- Other names: Prerna Bindra
- Occupations: Environmentalist, journalist
- Years active: 2006

= Prerna Singh Bindra =

Wildlife conservationist and author from India

Prerna Singh Bindra from Gurgaon, India is one of India's leading environmental journalists and travel writers. She is also a visiting faculty member at National Centre for Biological Sciences and has received the Carl Zeiss Wildlife Conservation Award.

==Education==
Prerna holds a Masters in Labour Welfare from Gujarat University and has done graduate work in Economics at St Xaviers (Ahmedabad).

==Career==
===Author and writer===
She started her career in management from Indian Institute of Management, Ahmedabad as a Research Associate. After she found that her true call calling was writing, she started writing from Sanctuary Asia. Later she worked on daily newspapers The Asian Age, The Pioneer, The Times of India and others.

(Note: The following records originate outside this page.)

What follows belongs to an exercise in optimizing a design on an open flow for a short achievable clock period and few clock cycles; a production flow would make more cautious choices.
In this exercise RTL edits were held to simulation tests only and were not proved equivalent to the original.
No activity file was given, so power comes from the tool's default toggle rates.

==> try-amber: inputs <==
==> flow/design.v <==
module multi_cpu(
    input wire clk,
    input wire reset,
    output wire [31:0] imem_addr,
    input wire [31:0] imem_rdata,
    output wire [31:0] dmem_addr,
    output wire [31:0] dmem_wdata,
    output wire dmem_we,
    input wire [31:0] dmem_rdata,
    output wire halted
    );
localparam R_ADD = 3'd0, R_OR = 3'd1, R_AND = 3'd2, R_SLL = 3'd3,
           R_SLT = 3'd4, R_IMM = 3'd5;
reg [31:0] pc;
reg        halt_r;
reg        x_valid;
reg [4:0]  x_dest;       
reg [31:0] x_a, x_b;     
reg        x_fam, x_faw, x_fbm, x_fbw;   
reg        x_lu;         
reg [31:0] x_imm;        
reg        x_bimm;       
reg        x_sub;
reg [2:0]  x_rsel;
reg [4:0]  x_sa;
reg [31:0] x_pc4;
reg        x_beq, x_bne, x_bgtz, x_jr, x_sw, x_lw, x_halt;
reg [4:0]  m_dest;
reg [31:0] m_res;
reg [31:0] m_wdata;
reg        m_we;
reg        m_lw;
reg [4:0]  w_dest;
reg [31:0] w_val;
reg [31:0] rf [1:31];
assign imem_addr  = pc;
assign dmem_addr  = m_res;
assign dmem_wdata = m_wdata;
assign dmem_we    = m_we;
assign halted     = halt_r;
wire [31:0] ins = imem_rdata;
wire [5:0] op = ins[31:26];
wire [4:0] f_rs = ins[25:21];
wire [4:0] f_rt = ins[20:16];
wire [4:0] f_rd = ins[15:11];
wire op_add  = (op == 6'b000000);
wire op_sub  = (op == 6'b000001);
wire op_addi = (op == 6'b000010);
wire op_or   = (op == 6'b010000);
wire op_and  = (op == 6'b010001);
wire op_ori  = (op == 6'b010010);
wire op_sll  = (op == 6'b011000);
wire op_slt  = (op == 6'b100110);
wire op_slti = (op == 6'b100111);
wire op_sw   = (op == 6'b110000);
wire op_lw   = (op == 6'b110001);
wire op_beq  = (op == 6'b110100);
wire op_bne  = (op == 6'b110101);
wire op_bgtz = (op == 6'b110110);
wire op_j    = (op == 6'b111000);
wire op_jr   = (op == 6'b111001);
wire op_jal  = (op == 6'b111010);
wire op_halt = (op == 6'b111111);
wire f_rtype = op_add | op_sub | op_or | op_and | op_slt | op_sll;
wire f_itype = op_addi | op_ori | op_slti | op_lw;
wire f_br    = op_beq | op_bne | op_bgtz;
wire [4:0] f_dest = f_rtype ? f_rd : f_itype ? f_rt : op_jal ? 5'd31 : 5'd0;
wire f_use_rs = (f_rtype & ~op_sll) | f_itype | op_sw | f_br | op_jr;
wire f_use_rt = f_rtype | op_sw | f_br;
wire [31:0] pc4 = pc + 32'd4;
wire [31:0] f_sext = {{16{ins[15]}}, ins[15:0]};
wire [31:0] f_imm  = op_jal ? pc4 : op_ori ? {16'b0, ins[15:0]} : f_sext;
wire [31:0] f_a = (f_rs == 5'd0) ? 32'd0 : rf[f_rs];
wire [31:0] f_b = (f_rt == 5'd0) ? 32'd0 : rf[f_rt];
wire stall = x_valid & x_lu;
wire [31:0] a = x_fam ? m_res : x_faw ? w_val : x_a;
wire [31:0] b = x_fbm ? m_res : x_fbw ? w_val : x_b;
wire [31:0] bop = x_bimm ? x_imm : b;
wire [31:0] sum = a + (x_sub ? ~bop : bop) + {31'b0, x_sub};
wire lt = (a[31] ^ bop[31]) ? a[31] : sum[31];
wire eq = (a == b);
reg [31:0] res;
always @(*) begin
    case (x_rsel)
        R_ADD:   res = sum;
        R_OR:    res = a | bop;
        R_AND:   res = a & bop;
        R_SLL:   res = b << x_sa;
        R_SLT:   res = {31'b0, lt};
        default: res = x_imm;
    endcase
end
wire br_taken = (x_beq & eq) | (x_bne & ~eq) | (x_bgtz & ~eq & ~sum[31]);
wire redirect = x_valid & ~x_lu & (br_taken | x_jr);
wire [31:0] br_target = x_pc4 + {x_imm[29:0], 2'b00};
wire [31:0] redir_pc = x_jr ? a : br_target;
wire x_go = x_valid & ~x_lu;           
wire kill_f = redirect | (x_valid & x_halt) | halt_r;
wire f_go = ~stall & ~kill_f;          
always @(posedge clk or posedge reset) begin
    if (reset)
        pc <= 32'd0;
    else if (redirect)
        pc <= redir_pc;
    else if (stall)
        pc <= pc;
    else if (op_j | op_jal)
        pc <= {pc4[31:28], ins[25:0], 2'b00};
    else
        pc <= pc4;
end
always @(posedge clk or posedge reset) begin
    if (reset)
        halt_r <= 1'b0;
    else if (x_valid & x_halt)
        halt_r <= 1'b1;
end
always @(posedge clk or posedge reset) begin
    if (reset)
        x_valid <= 1'b0;
    else if (stall)
        x_valid <= 1'b1;
    else
        x_valid <= f_go;
end
always @(posedge clk) begin
    if (stall) begin
        x_a   <= a;
        x_b   <= b;
        x_faw <= x_fam;
        x_fbw <= x_fbm;
        x_fam <= 1'b0;
        x_fbm <= 1'b0;
        x_lu  <= 1'b0;
    end else begin
        x_dest <= f_go ? f_dest : 5'd0;
        x_a    <= f_a;
        x_b    <= f_b;
        x_fam  <= (f_rs != 5'd0) & (f_rs == x_dest) & x_go;
        x_fbm  <= (f_rt != 5'd0) & (f_rt == x_dest) & x_go;
        x_faw  <= (f_rs != 5'd0) & (f_rs == m_dest);
        x_fbw  <= (f_rt != 5'd0) & (f_rt == m_dest);
        x_lu   <= x_go & x_lw & (x_dest != 5'd0) &
                  ((f_use_rs & (f_rs == x_dest)) | (f_use_rt & (f_rt == x_dest)));
        x_imm  <= f_imm;
        x_bimm <= f_itype | op_sw;
        x_sub  <= op_sub | op_slt | op_slti | f_br;
        x_rsel <= (op_or | op_ori) ? R_OR : op_and ? R_AND : op_sll ? R_SLL :
                  (op_slt | op_slti) ? R_SLT : op_jal ? R_IMM : R_ADD;
        x_sa   <= ins[10:6];
        x_pc4  <= pc4;
        x_beq  <= op_beq;
        x_bne  <= op_bne;
        x_bgtz <= op_bgtz;
        x_jr   <= op_jr;
        x_sw   <= op_sw;
        x_lw   <= op_lw;
        x_halt <= op_halt;
    end
end
always @(posedge clk or posedge reset) begin
    if (reset) begin
        m_we   <= 1'b0;
        m_dest <= 5'd0;
    end else begin
        m_we   <= x_go & x_sw;
        m_dest <= x_go ? x_dest : 5'd0;
    end
end
always @(posedge clk) begin
    m_res   <= res;
    m_wdata <= b;
    m_lw    <= x_lw;
end
wire [31:0] wb = m_lw ? dmem_rdata : m_res;
always @(posedge clk) begin
    w_dest <= m_dest;
    w_val  <= wb;
end
integer i;
always @(posedge clk or posedge reset) begin
    if (reset) begin
        for (i = 1; i < 32; i = i + 1)
            rf[i] <= 32'd0;
    end else if (m_dest != 5'd0) begin
        rf[m_dest] <= wb;
    end
end
endmodule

Prerna authored more than 1,500 articles on nature and wildlife in mainstream media. Prerna took to concentrating on working with governments at the local, regional and federal levels, to conserve India's wildlife and wild habitats through policy and legal reform, the promotion of education and awareness, and by supporting effective action on the ground.

She is the editor of Tigerlink, a journal which collates and analyses information about tigers from across their range countries.

===Positions served===
Prerna has served on the Uttarakhand State Board for Wildlife and was a member of the National Board for Wildlife and part of its core Standing Committee between 2010 and 2013. She is part of the team of the National Tiger Conservation Authority (NTCA) to assess the management effectiveness of tiger reserves in an IUCN framework.

She was part of the committee appointed by the Ministry of Tourism to study relevant issues concerning tourism and wildlife in Uttarakhand which ultimately led to the creation of buffers around reserves and guidelines for tourism for tiger reserves.

==Awards==
- 2007 ABN-AMRO Sanctuary Asia Wildlife Service Award, for in-depth and consistent coverage of conservation issues
- 2007 Carl Zeiss Wildlife Conservation Award
- 2012 Nominated for International Visitor Leadership Program
- 2014 Chevening-Gurukul Scholarship for Leadership & Excellence

==Books==
- 2006 The King and I: Travels in Tigerland
- 2010 Voices in the Wilderness
- 2017 The Vanishing India's wildlife crisis.